• [Material for this task]:
****************************************

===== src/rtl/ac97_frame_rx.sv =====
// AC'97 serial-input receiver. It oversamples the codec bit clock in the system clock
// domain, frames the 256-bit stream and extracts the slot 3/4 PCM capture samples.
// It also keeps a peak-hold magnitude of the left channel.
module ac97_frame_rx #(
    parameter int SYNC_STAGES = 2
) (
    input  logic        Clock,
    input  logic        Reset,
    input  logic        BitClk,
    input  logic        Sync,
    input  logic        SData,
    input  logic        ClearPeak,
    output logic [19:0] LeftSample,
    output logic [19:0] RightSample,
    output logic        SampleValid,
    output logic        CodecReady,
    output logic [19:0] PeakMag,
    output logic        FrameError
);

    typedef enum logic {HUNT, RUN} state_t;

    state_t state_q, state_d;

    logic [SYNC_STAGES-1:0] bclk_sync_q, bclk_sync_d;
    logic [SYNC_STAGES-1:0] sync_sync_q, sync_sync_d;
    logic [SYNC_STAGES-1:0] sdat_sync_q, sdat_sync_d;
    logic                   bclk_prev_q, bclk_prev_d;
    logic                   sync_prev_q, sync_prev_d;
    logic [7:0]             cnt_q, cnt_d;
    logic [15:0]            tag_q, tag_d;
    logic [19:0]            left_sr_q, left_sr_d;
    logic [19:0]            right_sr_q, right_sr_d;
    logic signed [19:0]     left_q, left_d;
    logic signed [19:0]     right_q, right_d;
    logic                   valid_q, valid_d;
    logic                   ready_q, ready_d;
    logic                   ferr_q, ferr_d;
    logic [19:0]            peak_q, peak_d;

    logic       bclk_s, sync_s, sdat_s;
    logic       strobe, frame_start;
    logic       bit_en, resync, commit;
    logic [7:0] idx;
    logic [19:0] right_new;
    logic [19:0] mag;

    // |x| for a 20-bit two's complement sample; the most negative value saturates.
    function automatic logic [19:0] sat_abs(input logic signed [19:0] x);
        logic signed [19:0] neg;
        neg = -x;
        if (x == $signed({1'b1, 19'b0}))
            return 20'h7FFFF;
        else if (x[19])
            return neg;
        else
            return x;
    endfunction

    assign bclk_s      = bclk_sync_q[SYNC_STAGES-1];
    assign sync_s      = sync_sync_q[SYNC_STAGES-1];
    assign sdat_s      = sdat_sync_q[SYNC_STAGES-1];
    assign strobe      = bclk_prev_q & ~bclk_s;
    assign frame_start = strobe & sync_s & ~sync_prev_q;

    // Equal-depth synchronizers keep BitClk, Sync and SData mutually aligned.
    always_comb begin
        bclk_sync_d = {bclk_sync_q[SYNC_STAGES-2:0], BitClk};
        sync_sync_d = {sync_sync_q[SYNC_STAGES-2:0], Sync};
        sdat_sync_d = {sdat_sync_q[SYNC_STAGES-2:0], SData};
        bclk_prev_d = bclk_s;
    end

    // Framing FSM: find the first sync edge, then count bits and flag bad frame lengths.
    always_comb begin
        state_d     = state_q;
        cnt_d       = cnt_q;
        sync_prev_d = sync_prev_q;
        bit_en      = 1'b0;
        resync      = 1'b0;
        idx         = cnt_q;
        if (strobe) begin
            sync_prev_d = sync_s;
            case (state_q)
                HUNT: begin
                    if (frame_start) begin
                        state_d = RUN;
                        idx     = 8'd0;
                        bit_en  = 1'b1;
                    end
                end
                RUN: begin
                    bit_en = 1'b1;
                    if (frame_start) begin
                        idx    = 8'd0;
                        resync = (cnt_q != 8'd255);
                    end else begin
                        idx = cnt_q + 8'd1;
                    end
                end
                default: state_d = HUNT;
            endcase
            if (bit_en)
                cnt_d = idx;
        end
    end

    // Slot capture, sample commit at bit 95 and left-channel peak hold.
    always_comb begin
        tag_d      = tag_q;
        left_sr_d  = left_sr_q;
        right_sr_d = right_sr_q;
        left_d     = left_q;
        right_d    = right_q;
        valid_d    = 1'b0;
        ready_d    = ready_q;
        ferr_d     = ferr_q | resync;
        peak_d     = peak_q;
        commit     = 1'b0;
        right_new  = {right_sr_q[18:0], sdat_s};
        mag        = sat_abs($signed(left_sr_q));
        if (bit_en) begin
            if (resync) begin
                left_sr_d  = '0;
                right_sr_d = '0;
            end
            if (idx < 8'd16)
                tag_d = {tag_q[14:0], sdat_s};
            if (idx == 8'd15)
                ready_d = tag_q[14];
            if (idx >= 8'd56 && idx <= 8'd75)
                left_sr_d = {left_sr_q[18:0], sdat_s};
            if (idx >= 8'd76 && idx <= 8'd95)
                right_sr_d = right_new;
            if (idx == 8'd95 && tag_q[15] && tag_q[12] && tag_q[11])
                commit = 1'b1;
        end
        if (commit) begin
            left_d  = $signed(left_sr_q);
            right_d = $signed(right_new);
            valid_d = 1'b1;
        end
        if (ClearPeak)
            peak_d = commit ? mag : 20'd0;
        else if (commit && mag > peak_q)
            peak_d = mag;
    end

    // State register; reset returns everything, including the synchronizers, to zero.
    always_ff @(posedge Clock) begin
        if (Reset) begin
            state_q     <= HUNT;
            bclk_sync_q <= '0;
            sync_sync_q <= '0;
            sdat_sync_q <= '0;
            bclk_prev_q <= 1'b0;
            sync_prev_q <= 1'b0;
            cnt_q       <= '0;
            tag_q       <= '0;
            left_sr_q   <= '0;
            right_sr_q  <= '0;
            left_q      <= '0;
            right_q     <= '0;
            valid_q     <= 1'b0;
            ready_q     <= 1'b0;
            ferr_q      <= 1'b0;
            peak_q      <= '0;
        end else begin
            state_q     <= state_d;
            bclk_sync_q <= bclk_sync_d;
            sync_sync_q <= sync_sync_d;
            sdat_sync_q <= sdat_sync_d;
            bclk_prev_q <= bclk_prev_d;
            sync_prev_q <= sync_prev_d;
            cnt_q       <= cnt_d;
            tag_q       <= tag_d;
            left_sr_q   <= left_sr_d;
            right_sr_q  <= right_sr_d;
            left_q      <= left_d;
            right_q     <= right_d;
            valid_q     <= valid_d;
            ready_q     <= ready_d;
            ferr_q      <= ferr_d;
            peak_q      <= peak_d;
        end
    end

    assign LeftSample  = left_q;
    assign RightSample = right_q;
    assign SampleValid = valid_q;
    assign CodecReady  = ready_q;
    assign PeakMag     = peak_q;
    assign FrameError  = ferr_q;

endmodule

****************************************

• [Assigned task]: A precise copy of all the records is needed.

• [Answer to this task]:
===== src/rtl/ac97_frame_rx.sv =====
// AC'97 serial-input receiver. It oversamples the codec bit clock in the system clock
// domain, frames the 256-bit stream and extracts the slot 3/4 PCM capture samples.
// It also keeps a peak-hold magnitude of the left channel.
module ac97_frame_rx #(
    parameter int SYNC_STAGES = 2
) (
    input  logic        Clock,
    input  logic        Reset,
    input  logic        BitClk,
    input  logic        Sync,
    input  logic        SData,
    input  logic        ClearPeak,
    output logic [19:0] LeftSample,
    output logic [19:0] RightSample,
    output logic        SampleValid,
    output logic        CodecReady,
    output logic [19:0] PeakMag,
    output logic        FrameError
);

    typedef enum logic {HUNT, RUN} state_t;

    state_t state_q, state_d;

    logic [SYNC_STAGES-1:0] bclk_sync_q, bclk_sync_d;
    logic [SYNC_STAGES-1:0] sync_sync_q, sync_sync_d;
    logic [SYNC_STAGES-1:0] sdat_sync_q, sdat_sync_d;
    logic                   bclk_prev_q, bclk_prev_d;
    logic                   sync_prev_q, sync_prev_d;
    logic [7:0]             cnt_q, cnt_d;
    logic [15:0]            tag_q, tag_d;
    logic [19:0]            left_sr_q, left_sr_d;
    logic [19:0]            right_sr_q, right_sr_d;
    logic signed [19:0]     left_q, left_d;
    logic signed [19:0]     right_q, right_d;
    logic                   valid_q, valid_d;
    logic                   ready_q, ready_d;
    logic                   ferr_q, ferr_d;
    logic [19:0]            peak_q, peak_d;

    logic       bclk_s, sync_s, sdat_s;
    logic       strobe, frame_start;
    logic       bit_en, resync, commit;
    logic [7:0] idx;
    logic [19:0] right_new;
    logic [19:0] mag;

    // |x| for a 20-bit two's complement sample; the most negative value saturates.
    function automatic logic [19:0] sat_abs(input logic signed [19:0] x);
        logic signed [19:0] neg;
        neg = -x;
        if (x == $signed({1'b1, 19'b0}))
            return 20'h7FFFF;
        else if (x[19])
            return neg;
        else
            return x;
    endfunction

    assign bclk_s      = bclk_sync_q[SYNC_STAGES-1];
    assign sync_s      = sync_sync_q[SYNC_STAGES-1];
    assign sdat_s      = sdat_sync_q[SYNC_STAGES-1];
    assign strobe      = bclk_prev_q & ~bclk_s;
    assign frame_start = strobe & sync_s & ~sync_prev_q;

    // Equal-depth synchronizers keep BitClk, Sync and SData mutually aligned.
    always_comb begin
        bclk_sync_d = {bclk_sync_q[SYNC_STAGES-2:0], BitClk};
        sync_sync_d = {sync_sync_q[SYNC_STAGES-2:0], Sync};
        sdat_sync_d = {sdat_sync_q[SYNC_STAGES-2:0], SData};
        bclk_prev_d = bclk_s;
    end

    // Framing FSM: find the first sync edge, then count bits and flag bad frame lengths.
    always_comb begin
        state_d     = state_q;
        cnt_d       = cnt_q;
        sync_prev_d = sync_prev_q;
        bit_en      = 1'b0;
        resync      = 1'b0;
        idx         = cnt_q;
        if (strobe) begin
            sync_prev_d = sync_s;
            case (state_q)
                HUNT: begin
                    if (frame_start) begin
                        state_d = RUN;
                        idx     = 8'd0;
                        bit_en  = 1'b1;
                    end
                end
                RUN: begin
                    bit_en = 1'b1;
                    if (frame_start) begin
                        idx    = 8'd0;
                        resync = (cnt_q != 8'd255);
                    end else begin
                        idx = cnt_q + 8'd1;
                    end
                end
                default: state_d = HUNT;
            endcase
            if (bit_en)
                cnt_d = idx;
        end
    end

    // Slot capture, sample commit at bit 95 and left-channel peak hold.
    always_comb begin
        tag_d      = tag_q;
        left_sr_d  = left_sr_q;
        right_sr_d = right_sr_q;
        left_d     = left_q;
        right_d    = right_q;
        valid_d    = 1'b0;
        ready_d    = ready_q;
        ferr_d     = ferr_q | resync;
        peak_d     = peak_q;
        commit     = 1'b0;
        right_new  = {right_sr_q[18:0], sdat_s};
        mag        = sat_abs($signed(left_sr_q));
        if (bit_en) begin
            if (resync) begin
                left_sr_d  = '0;
                right_sr_d = '0;
            end
            if (idx < 8'd16)
                tag_d = {tag_q[14:0], sdat_s};
            if (idx == 8'd15)
                ready_d = tag_q[14];
            if (idx >= 8'd56 && idx <= 8'd75)
                left_sr_d = {left_sr_q[18:0], sdat_s};
            if (idx >= 8'd76 && idx <= 8'd95)
                right_sr_d = right_new;
            if (idx == 8'd95 && tag_q[15] && tag_q[12] && tag_q[11])
                commit = 1'b1;
        end
        if (commit) begin
            left_d  = $signed(left_sr_q);
            right_d = $signed(right_new);
            valid_d = 1'b1;
        end
        if (ClearPeak)
            peak_d = commit ? mag : 20'd0;
        else if (commit && mag > peak_q)
            peak_d = mag;
    end

    // State register; reset returns everything, including the synchronizers, to zero.
    always_ff @(posedge Clock) begin
        if (Reset) begin
            state_q     <= HUNT;
            bclk_sync_q <= '0;
            sync_sync_q <= '0;
            sdat_sync_q <= '0;
            bclk_prev_q <= 1'b0;
            sync_prev_q <= 1'b0;
            cnt_q       <= '0;
            tag_q       <= '0;
            left_sr_q   <= '0;
            right_sr_q  <= '0;
            left_q      <= '0;
            right_q     <= '0;
            valid_q     <= 1'b0;
            ready_q     <= 1'b0;
            ferr_q      <= 1'b0;
            peak_q      <= '0;
        end else begin
            state_q     <= state_d;
            bclk_sync_q <= bclk_sync_d;
            sync_sync_q <= sync_sync_d;
            sdat_sync_q <= sdat_sync_d;
            bclk_prev_q <= bclk_prev_d;
            sync_prev_q <= sync_prev_d;
            cnt_q       <= cnt_d;
            tag_q       <= tag_d;
            left_sr_q   <= left_sr_d;
            right_sr_q  <= right_sr_d;
            left_q      <= left_d;
            right_q     <= right_d;
            valid_q     <= valid_d;
            ready_q     <= ready_d;
            ferr_q      <= ferr_d;
            peak_q      <= peak_d;
        end
    end

    assign LeftSample  = left_q;
    assign RightSample = right_q;
    assign SampleValid = valid_q;
    assign CodecReady  = ready_q;
    assign PeakMag     = peak_q;
    assign FrameError  = ferr_q;

endmodule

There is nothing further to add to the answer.